> **PROBLEM REQUIREMENTS**:
Collect from the data below each line with "halted".

══ PROVIDED DATA

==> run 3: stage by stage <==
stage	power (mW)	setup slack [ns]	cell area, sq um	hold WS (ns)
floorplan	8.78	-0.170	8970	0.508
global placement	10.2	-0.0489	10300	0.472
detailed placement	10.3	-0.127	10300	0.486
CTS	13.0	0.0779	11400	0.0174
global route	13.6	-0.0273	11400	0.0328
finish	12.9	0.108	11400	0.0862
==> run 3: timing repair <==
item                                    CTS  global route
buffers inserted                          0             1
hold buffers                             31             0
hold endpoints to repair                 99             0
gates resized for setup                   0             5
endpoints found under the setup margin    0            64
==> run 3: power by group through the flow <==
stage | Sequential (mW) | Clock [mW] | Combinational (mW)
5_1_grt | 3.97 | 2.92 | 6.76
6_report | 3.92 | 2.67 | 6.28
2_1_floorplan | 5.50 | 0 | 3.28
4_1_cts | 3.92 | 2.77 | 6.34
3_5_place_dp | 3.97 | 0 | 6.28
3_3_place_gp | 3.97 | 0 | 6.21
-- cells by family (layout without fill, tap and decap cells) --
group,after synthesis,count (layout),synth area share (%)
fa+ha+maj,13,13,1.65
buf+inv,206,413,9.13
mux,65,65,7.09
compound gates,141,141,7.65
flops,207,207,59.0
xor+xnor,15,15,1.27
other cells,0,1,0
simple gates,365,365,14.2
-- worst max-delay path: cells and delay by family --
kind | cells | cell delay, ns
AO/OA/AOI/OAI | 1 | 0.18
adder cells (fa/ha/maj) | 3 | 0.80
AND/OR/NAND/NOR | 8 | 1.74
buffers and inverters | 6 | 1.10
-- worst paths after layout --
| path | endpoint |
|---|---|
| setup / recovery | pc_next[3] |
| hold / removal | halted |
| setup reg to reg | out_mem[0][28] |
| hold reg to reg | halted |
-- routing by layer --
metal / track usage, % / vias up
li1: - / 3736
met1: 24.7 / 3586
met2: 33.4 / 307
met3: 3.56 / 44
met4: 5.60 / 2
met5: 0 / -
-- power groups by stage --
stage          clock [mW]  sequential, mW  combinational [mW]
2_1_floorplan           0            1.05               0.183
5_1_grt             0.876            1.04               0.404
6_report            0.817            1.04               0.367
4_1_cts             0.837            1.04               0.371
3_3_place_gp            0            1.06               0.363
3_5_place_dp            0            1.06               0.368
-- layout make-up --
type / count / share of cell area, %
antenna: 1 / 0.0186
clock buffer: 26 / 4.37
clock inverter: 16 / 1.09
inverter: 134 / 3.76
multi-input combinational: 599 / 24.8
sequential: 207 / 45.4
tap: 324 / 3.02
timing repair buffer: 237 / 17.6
--- src/rtl/fetch_ctrl_if.sv ---
// Instruction-memory request/response bus between the fetch controller and memory.
// The request side holds req/addr until ack; rdata is valid in the ack cycle.
interface fetch_ctrl_if;
  logic        imem_req;
  logic [31:0] imem_addr;
  logic        imem_ack;
  logic [31:0] imem_rdata;

  modport master (
    output imem_req,
    output imem_addr,
    input  imem_ack,
    input  imem_rdata
  );

  modport slave (
    input  imem_req,
    input  imem_addr,
    output imem_ack,
    output imem_rdata
  );
endinterface

--- src/rtl/fetch_ctrl.sv ---
// Instruction fetch controller: one outstanding word request, a single-entry
// instruction register toward decode, and redirect handling that never withdraws a request.
module fetch_ctrl #(
  parameter logic [31:0] RESET_PC = 32'h0000_0000
) (
  input  logic                clk,
  input  logic                rst_n,
  fetch_ctrl_if.master        imem,
  input  logic [31:0]         pred_pc,
  input  logic                redirect,
  input  logic [31:0]         redirect_pc,
  input  logic                stall,
  output logic                inst_valid,
  output logic [31:0]         inst,
  output logic [31:0]         inst_pc,
  output logic [31:0]         pc_nb
);

  localparam logic [31:0] Nop       = 32'h0000_0013;
  localparam logic [31:0] ResetPcAl = {RESET_PC[31:2], 2'b00};

  typedef enum logic [1:0] {
    StIdle,
    StFetch,
    StValid,
    StFlush
  } state_e;

  state_e      state_q, state_d;
  logic [31:0] pc_q, pc_d;
  logic        req_q, req_d;
  logic [31:0] addr_q, addr_d;
  logic        valid_q, valid_d;
  logic [31:0] inst_q, inst_d;
  logic [31:0] inst_pc_q, inst_pc_d;

  logic [31:0] redirect_pc_al;
  logic [31:0] pred_pc_al;

  assign redirect_pc_al = {redirect_pc[31:2], 2'b00};
  assign pred_pc_al     = {pred_pc[31:2], 2'b00};

  always_comb begin
    state_d   = state_q;
    pc_d      = pc_q;
    req_d     = req_q;
    addr_d    = addr_q;
    valid_d   = valid_q;
    inst_d    = inst_q;
    inst_pc_d = inst_pc_q;

    unique case (state_q)
      StIdle: begin
        state_d = StFetch;
        req_d   = 1'b1;
        addr_d  = pc_q;
      end

      StFetch: begin
        if (redirect) begin
          pc_d = redirect_pc_al;
          if (imem.imem_ack) begin
            // Response belongs to the wrong path: drop it and issue the new address.
            addr_d = redirect_pc_al;
          end else begin
            // Request stays up on the old address until memory answers it.
            state_d = StFlush;
          end
        end else if (imem.imem_ack) begin
          state_d   = StValid;
          req_d     = 1'b0;
          valid_d   = 1'b1;
          inst_d    = imem.imem_rdata;
          inst_pc_d = addr_q;
        end
      end

      StValid: begin
        if (redirect) begin
          state_d = StFetch;
          pc_d    = redirect_pc_al;
          req_d   = 1'b1;
          addr_d  = redirect_pc_al;
          valid_d = 1'b0;
        end else if (!stall) begin
          state_d = StFetch;
          pc_d    = pred_pc_al;
          req_d   = 1'b1;
          addr_d  = pred_pc_al;
          valid_d = 1'b0;
        end
      end

      StFlush: begin
        if (redirect) begin
          pc_d = redirect_pc_al;
        end
        // An ack coinciding with a redirect still retires the stale request,
        // otherwise FLUSH would wait for an ack that never comes.
        if (imem.imem_ack) begin
          state_d = StFetch;
          addr_d  = redirect ? redirect_pc_al : pc_q;
        end
      end

      default: begin
        state_d = StIdle;
        req_d   = 1'b0;
        valid_d = 1'b0;
      end
    endcase
  end

  always_ff @(posedge clk or negedge rst_n) begin
    if (!rst_n) begin
      state_q   <= StIdle;
      pc_q      <= ResetPcAl;
      req_q     <= 1'b0;
      addr_q    <= ResetPcAl;
      valid_q   <= 1'b0;
      inst_q    <= Nop;
      inst_pc_q <= ResetPcAl;
    end else begin
      state_q   <= state_d;
      pc_q      <= pc_d;
      req_q     <= req_d;
      addr_q    <= addr_d;
      valid_q   <= valid_d;
      inst_q    <= inst_d;
      inst_pc_q <= inst_pc_d;
    end
  end

  assign imem.imem_req  = req_q;
  assign imem.imem_addr = addr_q;
  assign inst_valid     = valid_q;
  assign inst           = inst_q;
  assign inst_pc        = inst_pc_q;
  assign pc_nb          = inst_pc_q + 32'd4;

endmodule

--- src/flat_wrapper.sv ---
// flat-port wrapper written by rule: the top's interface ports become plain ports
module fetch_ctrl_flat 
#(
  parameter logic [31:0] RESET_PC = 32'h0000_0000
)
  (clk, rst_n, pred_pc, redirect, redirect_pc, stall, inst_valid, inst, inst_pc, pc_nb, imem_imem_req, imem_imem_addr, imem_imem_ack, imem_imem_rdata);
  fetch_ctrl_if imem_i ();
  input  logic clk;
  input  logic rst_n;
  input  logic [31:0] pred_pc;
  input  logic redirect;
  input  logic [31:0] redirect_pc;
  input  logic stall;
  output logic inst_valid;
  output logic [31:0] inst;
  output logic [31:0] inst_pc;
  output logic [31:0] pc_nb;
  output wire logic [$bits(imem_i.imem_req)-1:0] imem_imem_req;
  output wire logic [$bits(imem_i.imem_addr)-1:0] imem_imem_addr;
  input wire logic [$bits(imem_i.imem_ack)-1:0] imem_imem_ack;
  input wire logic [$bits(imem_i.imem_rdata)-1:0] imem_imem_rdata;
  assign imem_imem_req = imem_i.imem_req;
  assign imem_imem_addr = imem_i.imem_addr;
  assign imem_i.imem_ack = imem_imem_ack;
  assign imem_i.imem_rdata = imem_imem_rdata;
  fetch_ctrl #(.RESET_PC(RESET_PC)) u_core (.clk(clk), .rst_n(rst_n), .imem(imem_i), .pred_pc(pred_pc), .redirect(redirect), .redirect_pc(redirect_pc), .stall(stall), .inst_valid(inst_valid), .inst(inst), .inst_pc(inst_pc), .pc_nb(pc_nb));
endmodule
--- config.mk ---
export PLATFORM = sky130hd
export DESIGN_NAME = fetch_ctrl_flat
export DESIGN_NICKNAME = d
export VERILOG_FILES = /design/src/rtl/fetch_ctrl_if.sv /design/src/rtl/fetch_ctrl.sv /design/src/flat_wrapper.sv
export SDC_FILE = /design/constraint.sdc
export NUM_CORES = 1
export LEC_CHECK = 0
export ABC_AREA = 1
export CORE_MARGIN = 2
export CORE_UTILIZATION = 40
export DETAILED_ROUTE_END_ITERATION = 8
export GPL_TIMING_DRIVEN = 0
export HOLD_SLACK_MARGIN = 0.03
export MAX_ROUTING_LAYER = met4
export PLACE_DENSITY_LB_ADDON = 0.3
export REMOVE_ABC_BUFFERS = 1
export SYNTH_ARGS = -nofsm -noshare
export SYNTH_HDL_FRONTEND = slang
export SYNTH_SLANG_ARGS = --single-unit
--- constraint.sdc ---
create_clock -name clk -period 1.4 [get_ports clk]
set_input_delay 0.28 -clock clk [delete_from_list [all_inputs] [get_ports clk]]
set_output_delay 0.28 -clock clk [all_outputs]
set_load 0.05 [all_outputs]
Yosys cells after proc, flatten, opt, wreduce, memory -nomap -nowiden
Index checks and enable logic that the tools add are counted.
{"block": "op_classes", "eq_ne": 10, "n_shift": 0, "n_addsub": 1, "div": 0, "mux": 25, "order_cmp": 0, "mul": 0, "bitwise_logic": 1, "n_reduce_logical": 11}
{"op": "$mux W32", "count": 6}
{"op": "$pmux W32 S4", "count": 1}
{"op": "$pmux W32 S2", "count": 1}
{"op": "$add A32 B3 Y32 const B", "count": 1}
{"op": "$reduce_and A4 Y1", "count": 4}
{"op": "$mux W2", "count": 6}
{"op": "$ne A3 B3 Y1 const B", "count": 3}
{"op": "$mux W1", "count": 8}
{"op": "$ne A2 B2 Y1 const B", "count": 4}
{"op": "$pmux W2 S4", "count": 1}
{"op": "$eq A2 B2 Y1 const B", "count": 2}
{"op": "$reduce_bool A2 Y1", "count": 2}
{"op": "$pmux W1 S3", "count": 1}
{"op": "$reduce_and A3 Y1", "count": 1}
{"op": "$reduce_bool A3 Y1", "count": 1}
{"op": "$eq A2 B1 Y1 const B", "count": 1}
{"op": "$logic_not A2 Y1", "count": 1}
{"op": "$pmux W1 S2", "count": 1}
{"op": "$reduce_and A2 Y1", "count": 1}
{"op": "$reduce_or A2 Y1", "count": 1}
{"op": "$not A1 Y1", "count": 1}
{"block": "totals", "input_bits": 101, "romBits": 0, "ff_bits": 132, "memories": 0, "mem_bits_rw": 0, "latchBits": 0}

Longest topological paths before layout
{"block": "logic_depth", "word_depth": 4, "depth_mapped": 10}

Least setup slack after synthesis
No wires, ideal clock.
{"block": "synth_path", "path_type": "reg2out", "from": "register u_core.inst_pc_q[2] (netlist: u_core.inst_pc[2])", "to": "output port pc_nb[15]", "t_required_ns": 1.120, "arrival_ns": 2.366, "stages_incl_launch_ff": 6, "path_buffers": 0, "slack_ns": -1.246, "cell_sequence": "dfrtp_1 > inv_1 > nor2_4 > nand2_1 > nor2_2 > xor2_1"}
{"block": "synth_between", "elab_chain_len": 1}
{"item": "start, declared", "line": "fetch_ctrl.sv:35", "source": "logic [31:0] inst_pc_q, inst_pc_d;"}
{"item": "start signal, assigned", "line": "fetch_ctrl.sv:122", "source": "inst_pc_q <= ResetPcAl;"}
{"item": "start signal, assigned", "line": "fetch_ctrl.sv:130", "source": "inst_pc_q <= inst_pc_d;"}
{"item": "$add A32 B3 Y32", "line": "fetch_ctrl.sv:139", "source": "assign pc_nb = inst_pc_q + 32'd4;"}
{"item": "end, declared", "line": "flat_wrapper.sv:17", "source": "output logic [31:0] pc_nb;"}
No other way between the ends.

Final worst setup path
{"block": "layout_path", "from": "register u_core.inst_pc_q[3] (netlist: u_core.inst_pc[3])", "to": "output port pc_nb[11]"}
The elaborated chain is that of the path after synthesis.

==> metrics.md <==
| Metric | Value |
|---|---|
| # DRC | 0 |
| Vias/cell | slightly below 6 |
| Vias in the first global route | 8970 |
| CTS Sinks | around 130 |
| # rows | a little under 50 |
| Leak pwr | between 6 and 7 nW |
| Max transition margin | 0.521 |
| Reg-to-reg critical path startpoint | u_core.state_q[0] |
| Clock H-tree levels | 4 |
| Total CTS buffers | 17 |
| Tcrit/Tclk final | 1.56 |
| Failing checks | negative setup slack |
| Cell Area, Placed | approximately 9700 um2 |
| Clock Pin Slew Worst Setup and Hold Paths | 60 ps |
| Die Ht | 140 um |
| Period minus WS final | 2190 ps |
| CP Data Required Time | ~1100 ps |
| Yosys cell types | 30 |
| Post-Syn Area | about 7400 um2 |
| Worst VDD drop | between 1 and 1.5 mV |
| Die Wd | around 140 um |
| Starting Density | 0.411 |
| Met1 Track Usage GR | 0.428 |
| Top cells by count, synth | nand2_1 (562), dfrtp_1 (129), nor2_1 (117) |
| Non-filler cells, final | approximately 1.7k |
| Hold Startpoint | redirect |
| Root buf cell | clkbuf_16 |
| DRT antenna net count | 0 |
| End of the worst hold path | u_core.pc_q[28] |
| Total routed wirelength | 38200 um |
| Gr usage total | 0.345 |
| Final setup viols | roughly 190 |
| Initial antenna violation count | 0 |
| Number of flops mapped to enable cells by yosys | 0 |
| Worst Hold Depth | 3 |
| CTS max path bufs | 2 |
| Clock Skews | approximately 17 ps |
| Largest net degree at the start of global routing | 96 |
| Worst-Skew Late Latency | about 440 ps |
| Reg2reg end | u_core.pc_q[12] |
| Post-DP HPWL | between 15000 and 20000 um |
| F_max | ~460 MHz |
| Fin area | 14000 um2 |
| R2R depth | 7 |
| Area grow syn2layout | 87.6% |
| Share of layout cells above drive strength 1 | 0.474 |
| Max cap viols | 0 |
| Die ar. | slightly below 20000 um2 |
| Multi-input gate area | ~5400 um2 |
| Power Dens Cells | between 2000 and 2500 nW/um2 |
| Syn Inst Count | around 1.1k |
| Post-synth ARST share | 1.00 |
| Met3 Use GR | 0.0656 |
| Synth Flop Type | dfrtp_1 |
| Total number of vias | around 10k |
| Crit. End Element | output port |
| Top Ports | between 200 and 250 |
| Largest cells by area after synthesis | dfrtp_1 (43%), nand2_1 (28%), nor2_1 (5.9%), o21ai_0 (3.0%), nand3_1 (2.2%) |
| Final WS setup | -790 ps |
| Worst R2R Setup Slack | -490 ps |
| Inserted Diodes | 0 |
| Syn Area/Cell | 6.89 um2 |
| Reg area | approximately 3400 um2 |
| Grt ovf | 0 |
| Fin Hold WS | ~290 ps |
| Worst slew pin tran | around 710 ps |
| Max Transition Viols Final | 0 |
| Setup Crit Path Kind | reg -> out |
| DRT iter0 DRCs | 975 |
| Cell accounting for the most synthesized area | dfrtp_1 |
| Crit path max fanout | 5 |
| Hold Vio Cnt, Final | 0 |
| Startpoint Class | register |
| Seq/Total Area, Yosys | 0.445 |
| Fillers | about 1.1k |
| Yosys warning count | 0 |
| Met2 global-route usage | 0.535 |
| Buffers on Ports | roughly 230 |
| Pre-Repair DR Iteration Count | 6 |
| Worst EP arrival | 1910 ps |
| First-pass GRT wire length | approximately 51000 um |
| Top-count cell post-synth | nand2_1 |
| RD Place Congestion | a little over 0.9 |
| CTS tree | yes |
| Placed instance count | ~1.5k |
| Fin nets | 1561 |
| DR WL/cell | ~22 um |
| Gr busiest metal | met2 |
| Status | finished, violations left |
| Flops & latches, synth | between 100 and 150 |
| Core area | approximately 18000 um2 |
| Worst min path class | in -> reg |
| Synth top area share | 0.434 |
| RSZ-0062 raised after global routing | true |
-- state kept, by name, summed over array words and instances, names as in the netlist --
signal	cells
u_core.imem.imem_addr	32
u_core.inst	32
u_core.inst_pc	32
u_core.pc_q	32
u_core.state_q	2
u_core.imem.imem_req	1
u_core.inst_valid	1
-- layer usage --
layer / vias to the layer above / part of all wire
li1: 4196 / -
met1: 4604 / 0.36
met2: 805 / 0.47
met3: 250 / 0.10
met4: 0 / 0.076
met5: - / 0
-- final cells by class --
type | count | area share
clock buffers | 19 | 0.0310
clock inverters | 13 | 0.0132
inverters | 46 | 0.0168
multi-input cells | 872 | 0.387
flip-flops and latches | 132 | 0.241
well taps | 229 | 0.0205
repair buffers | 382 | 0.279
repair inverters | 8 | 0.0126
-- logic make-up after synthesis --
kind of cell,after synthesis,share of synthesized area
buf+inv,96,0.0641
flops,132,0.445
fa+ha+maj,1,0.00168
simple gates,752,0.410
compound gates,84,0.0629
xor+xnor,14,0.0165
-- worst max-delay path, cell delays in order, from the launching register on --
cell and delay (ps):
dfrtp_2 420, nand2_2 110, nor2_4 220, nand2_4 120, nor2_4 150, xor2_1 210, buf_4 240
-- cells in the final DEF (no fill, tap or decap), types with 17 or more instances in the layout --
cell type and instances:
buf_4 109, nor2_4 41, buf_8 21, buf_12 21
nand2_2 110, nand2_4 68, o21ai_0 17, clkdlybuf4s50_1 93
o21ai_2 17, nand2_1 388, inv_1 33, nand3_1 22
nor2_2 38, nor2_1 43, buf_2 39, dfrtp_1 93
clkbuf_16 19, dfrtp_2 34, buf_6 75
-- where the power goes --
group / switching (W) / internal (W) / total [W] / leakage, nW
registers: 0.00219 / 0.00558 / 0.00776 / 1.57
logic: 0.0143 / 0.00787 / 0.0222 / 5.01
clock network: 0.00185 / 0.00298 / 0.00483 / 0.293
total: 0.0183 / 0.0164 / 0.0348 / 6.88
-- worst max path at each step --
| stage | start | to | slack [ps] | cells after the start |
|---|---|---|---|---|
| after floorplan | u_core.state_q[0] | u_core.inst_pc[20] | -2110 | 5 |
| after global placement | rst_n | u_core.inst[17] | -5430 | 1 |
| after detailed placement | redirect | u_core.inst_pc[20] | -3250 | 6 |
| after CTS | u_core.inst_pc[2] | pc_nb[11] | -690 | 6 |
| after global routing | u_core.inst_pc[2] | pc_nb[11] | -820 | 6 |
| final | u_core.inst_pc[3] | pc_nb[11] | -790 | 6 |
-- through the flow --
step	setup WS, ps	setup TNS [ps]	total power (W)	util
after CTS	-692	-38960	0.0306	0.677
after floorplan	-2110	-213310	0.0167	-
after global placement	-5430	-1161970	0.0221	0.535
final	-790	-58440	0.0348	0.771
after global routing	-820	-61830	0.0359	0.771
after detailed placement	-3250	-376960	0.0223	0.538
-- timing repair --
item / 4_1_cts / 5_1_grt
gates resized for setup: 1045 / 375
endpoints found under the hold margin: 37 / 0
hold buffers: 1 / 0
endpoints found under the setup margin: 262 / 209
setup buffers: 100 / 46
pin swaps: 85 / 114
cloned: 31 / 5
(Power assumes the default switching activity.)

════

> **SOLUTION**:
| hold / removal | halted |
| hold reg to reg | halted |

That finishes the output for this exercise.